I sat next to Jonathan Hill, a church and Scout friend, who would eventually be my co-brother-in-law with whom I would share five nieces. His brother married my sister about five years later, after one of our few classes together while we shared schools from 8th to 10th grade. But Jonny would move with his family the following summer, and all of us would continue in our life pursuits. Jonathan was smart and better at math, and most likely thinking out logical processes in computers and science than me.
Most of my friends were better at math than me. Some concepts were harder to grasp or incorporate than others. Newer principles and techniques came, at times, relentlessly. Newer ways to solve for x, to plot y. There was always another method and technique to go to, which I was willing to work on and plod through, but sometimes I needed extra questions and understanding, a simpler practice of the work instead of the "gotcha math" that I have bemoaned about before.
But, all these years later, there are similar ways that I see I may the one at fault. I have the slowness or poor ability to pick up on the tricks and techniques of manipulating data. Yeah. Not great, me.
I am speaking a lot about mathematics here while sharing about health and some anatomy, which we were supposed to tackle with Jim McMillan. At least a small portion of his daily class was used up by a little of the daily announcements. From the rather oafish voice of the southern Hoosier guy, but able enough to speak on our school intercom.
Yes, I thought that I was superior to a lot of those adults that I was surrounded and affected by, but I had large chinks in my armor, for sure.
And later in the day of that sophomore year was Geometry with Mrs. Kinzer. Perhaps the cementing of my resentment to the scientific ways of assembling logic and amassing the methodical processes of arriving at the "right" answers through tried-and-true operations. Techniques that are good, but can prove as challenging.
Well, these musings these many decades later may shed some light on me, and life then, and how things play out, or have continued over the years. At least we have a bit of perspective and reminiscence, a small erstwhile post operational analysis of my and others' woes and trials.

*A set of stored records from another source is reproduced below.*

`config.mk`:
```
export PLATFORM = sky130hd
export DESIGN_NAME = led_bounce_scanner
export DESIGN_NICKNAME = d
export VERILOG_FILES = /design/src/rtl/core/lbs_pkg.sv /design/src/rtl/core/led_bounce_scanner.sv
export SDC_FILE = /design/constraint.sdc
export NUM_CORES = 1
export LEC_CHECK = 0
export BUFFER_PORTS_ARGS = -buffer_cell sky130_fd_sc_hd__buf_2
export CORE_MARGIN = 3
export CORE_UTILIZATION = 35
export CTS_BUF_LIST = sky130_fd_sc_hd__clkbuf_16
export CTS_CLUSTER_DIAMETER = 150
export DETAILED_ROUTE_END_ITERATION = 8
export PLACE_DENSITY = 0.61
export SETUP_SLACK_MARGIN = 0.1
export SYNTH_ARGS = -nofsm -noshare
export SYNTH_HDL_FRONTEND = slang
export SYNTH_SLANG_ARGS = --single-unit
```
`constraint.sdc`:
```
create_clock -name clk -period 3.8 [get_ports clk]
set_input_delay 0.76 -clock clk [delete_from_list [all_inputs] [get_ports clk]]
set_output_delay 0.76 -clock clk [all_outputs]
set_load 0.05 [all_outputs]
```
## src/design/assert_macros.svh

```systemverilog
// Assertion macros shared by the colormap unit modules.
// Expects clk and arst_n in the scope of each use.
`ifndef ASSERT_MACROS_SVH
`define ASSERT_MACROS_SVH

// Implication checked on every rising edge outside reset.
`define ADCM_ASSERT_IMP(lbl, pre, post) \
	lbl: assert property (@(posedge clk) disable iff (!arst_n) (pre) |-> (post)) \
		else $error("adcm: implication violated");

// Invariant checked on every rising edge outside reset.
`define ADCM_ASSERT_ALWAYS(lbl, cond) \
	lbl: assert property (@(posedge clk) disable iff (!arst_n) (cond)) \
		else $error("adcm: invariant violated");

`endif

```

## src/design/adcm_pkg.sv

```systemverilog
// Shared constants, types and ramp functions of the deviation colormap unit.
// No dependencies; every other file but assert_macros.svh imports it.
package adcm_pkg;

	localparam int DEPTH      = 64;
	localparam int CNT_W      = $clog2(DEPTH + 1);
	localparam int IDX_W      = (DEPTH > 1) ? $clog2(DEPTH) : 1;
	localparam int DEV_W      = 32;
	localparam int MEM_W      = DEV_W + 1;
	localparam int U_W        = 18;
	localparam int DIV_CNT_W  = $clog2(U_W);
	localparam int CFG_IDX_W  = 2;
	localparam int FQ_DEPTH   = 2;
	localparam int FQ_PTR_W   = 1;

	// Register map of the configuration port.
	localparam logic [CFG_IDX_W-1:0] CFG_MANUAL_ENABLE = CFG_IDX_W'(0);
	localparam logic [CFG_IDX_W-1:0] CFG_MANUAL_MIN    = CFG_IDX_W'(1);
	localparam logic [CFG_IDX_W-1:0] CFG_MANUAL_MAX    = CFG_IDX_W'(2);

	// Ramp position with 8 fraction bits, full scale 1020.
	localparam logic [U_W-1:0] SEG1_U = U_W'(65280);
	localparam logic [U_W-1:0] SEG2_U = U_W'(130560);
	localparam logic [U_W-1:0] SEG3_U = U_W'(195840);
	localparam logic [U_W-1:0] UMAX_U = U_W'(261120);
	localparam logic [U_W-1:0] HALF_U = U_W'(128);

	typedef struct packed {
		logic             en;
		logic [IDX_W-1:0] addr;
		logic [MEM_W-1:0] data;   // {finite, deviation}
	} mem_wr_t;

	typedef struct packed {
		logic [DEV_W-1:0] lo;
		logic [DEV_W-1:0] hi;
		logic [CNT_W-1:0] count;
		logic             trunc;
	} job_t;

	typedef struct packed {
		logic [7:0] r;
		logic [7:0] g;
		logic [7:0] b;
	} rgb_t;

	localparam rgb_t GREEN_RGB = '{r: 8'd0, g: 8'd255, b: 8'd0};

	// Round half up to a byte, saturate at 255.
	function automatic logic [7:0] rnd_byte(logic [U_W-1:0] x);
		logic [U_W:0] s;
		s = {1'b0, x} + {1'b0, HALF_U};
		if (s[U_W:8] > (U_W - 7)'(255)) begin
			return 8'd255;
		end
		return s[15:8];
	endfunction

	// Blue-cyan-green-yellow-red ramp over u in [0, UMAX_U].
	function automatic rgb_t ramp_color(logic [U_W-1:0] u);
		rgb_t c;
		c = '0;
		if (u < SEG1_U) begin
			c.b = 8'd255;
			c.g = rnd_byte(u);
		end else if (u < SEG2_U) begin
			c.g = 8'd255;
			c.b = rnd_byte(SEG2_U - u);
		end else if (u < SEG3_U) begin
			c.g = 8'd255;
			c.r = rnd_byte(u - SEG2_U);
		end else begin
			c.r = 8'd255;
			c.g = rnd_byte(UMAX_U - u);
		end
		return c;
	endfunction

endpackage

```

## src/design/adcm_job_fifo.sv

```systemverilog
// Two-entry job queue between front and back end.
// Depends on adcm_pkg for job_t.
module adcm_job_fifo import adcm_pkg::*; (
	input  logic clk,
	input  logic arst_n,
	input  job_t push_job,
	input  logic push_valid,
	output logic push_ready,
	output job_t pop_job,
	output logic pop_valid,
	input  logic pop_ready
);

	job_t                slot_q [FQ_DEPTH];
	logic [FQ_PTR_W-1:0] wr_ptr_q;
	logic [FQ_PTR_W-1:0] rd_ptr_q;
	logic [FQ_PTR_W:0]   fill_q;
	logic                push;
	logic                pop;

	assign push_ready = (fill_q != (FQ_PTR_W + 1)'(FQ_DEPTH));
	assign pop_valid  = (fill_q != '0);
	assign pop_job    = slot_q[rd_ptr_q];
	assign push       = push_valid && push_ready;
	assign pop        = pop_valid && pop_ready;

	always_ff @(posedge clk) begin
		if (push) begin
			slot_q[wr_ptr_q] <= push_job;
		end
	end

	always_ff @(posedge clk or negedge arst_n) begin
		if (!arst_n) begin
			wr_ptr_q <= '0;
			rd_ptr_q <= '0;
			fill_q   <= '0;
		end else begin
			if (push) begin
				wr_ptr_q <= wr_ptr_q + FQ_PTR_W'(1);
			end
			if (pop) begin
				rd_ptr_q <= rd_ptr_q + FQ_PTR_W'(1);
			end
			fill_q <= fill_q + (FQ_PTR_W + 1)'(push) - (FQ_PTR_W + 1)'(pop);
		end
	end

endmodule

```

## config.mk

```make
export PLATFORM = sky130hd
export DESIGN_NAME = adcm_job_fifo
export DESIGN_NICKNAME = d
export VERILOG_FILES = /design/src/design/assert_macros.svh /design/src/design/adcm_pkg.sv /design/src/design/adcm_job_fifo.sv
export SDC_FILE = /design/constraint.sdc
export NUM_CORES = 1
export LEC_CHECK = 0
export ABC_AREA = 1
export BUFFER_PORTS_ARGS = -buffer_cell sky130_fd_sc_hd__clkbuf_2
export CORE_UTILIZATION = 56
export DETAILED_ROUTE_END_ITERATION = 8
export GPL_TIMING_DRIVEN = 0
export HOLD_SLACK_MARGIN = 0.06
export PLACE_DENSITY = 0.84
export SLEW_MARGIN = 20
export SYNTH_ARGS = -nofsm -noshare
export SYNTH_HDL_FRONTEND = slang
export SYNTH_SLANG_ARGS = --single-unit
```

## constraint.sdc

```tcl
create_clock -name clk -period 9.24 [get_ports clk]
set_clock_uncertainty 0.1 [all_clocks]
set_input_delay 0.924 -clock clk [delete_from_list [all_inputs] [get_ports clk]]
set_output_delay 0.924 -clock clk [all_outputs]
set_load 0.01 [all_outputs]
```

Yosys cells after proc, flatten, opt, wreduce, memory -nomap -nowiden
Memories as Yosys holds them, arrays and structs flattened.
Index checks and enable logic that the tools add are counted.
{"block": "word_totals", "memories": 1, "input_bits": 76, "regBits": 4, "mem_bits_rw": 144}
{"block": "classes", "n_addsub": 4, "eq_ne": 1, "reduce_logical": 3, "muxes": 2}
{"memory": "slot_q", "words": 2, "word_bits": 72, "rd": 1, "rd_ports_with_merged_regs": 0, "wr": 1, "line_no": "adcm_job_fifo.sv:14", "source": "job_t slot_q [FQ_DEPTH];"}
{"cell": "1-bit adder (second input constant)", "count": 2}
{"cell": "2-bit by 1-bit adder with 2-bit output", "count": 1}
{"cell": "1-bit logical AND", "count": 2}
{"cell": "1-bit two-way mux", "count": 2}
{"cell": "2-bit inequality test (second input constant)", "count": 1}
{"cell": "2-bit nonzero test", "count": 1}
{"cell": "2-bit by 1-bit subtractor with 2-bit output", "count": 1}

Longest topological paths before layout
Gate-level depths: netlist of run 1.
{"block": "logic_depth", "ltp_word": 4, "depth_mapped": 12, "ltp_nobuf": 12}

Least setup slack after synthesis of run 1
Ideal clock, no wire load.
{"block": "synth_timing", "path_type": "input port to flip-flop", "from": "in push_valid", "to": "mem slot_q[0][0] (netlist bit) (enable)", "stages": 2, "setup_ps": 502, "setup_slack_ps": 4631, "t_required_ps": 8638, "arrival_ps": 4007, "path_cell_list": "nand2_2 > nor2_1"}
{"block": "synth_via", "elab_chain_len": 3}
{"element": "from (decl)", "line_no": "adcm_job_fifo.sv:7", "source": "input logic push_valid,"}
{"element": "1-bit logical AND", "line_no": "adcm_job_fifo.sv:24", "source": "assign push = push_valid && push_ready;"}
{"element": "1-bit two-way mux", "line_no": "adcm_job_fifo.sv:28", "source": "if (push) begin"}
{"element": "1-bit two-way mux (not written as such)", "line_no": "adcm_job_fifo.sv:29", "source": "slot_q[wr_ptr_q] <= push_job;"}
{"element": "to (decl)", "line_no": "adcm_job_fifo.sv:14"}
Every way passes these cells.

Thus, the chipmunk prof, ersatz thinker and mentor Jim McMillan. He was the one who would dress up as the foolish mascot, maybe, at our rallies. But there was Mr. Marsh, too. He, at least, was a better influence on me a year later. More my style. I guess.
Hurrah. Go South.
Happy me.
I am not cynical (completely). I am not hopeless. Wary and a bit jaded, or bitter, sure. But, I am reviewing and complaining, taking stock of my brain, behavior, and observations over time.
Blog. It.
(I wrote a similar period-entered phrase a few Fridays ago on a group chat. More on that, perhaps, later.)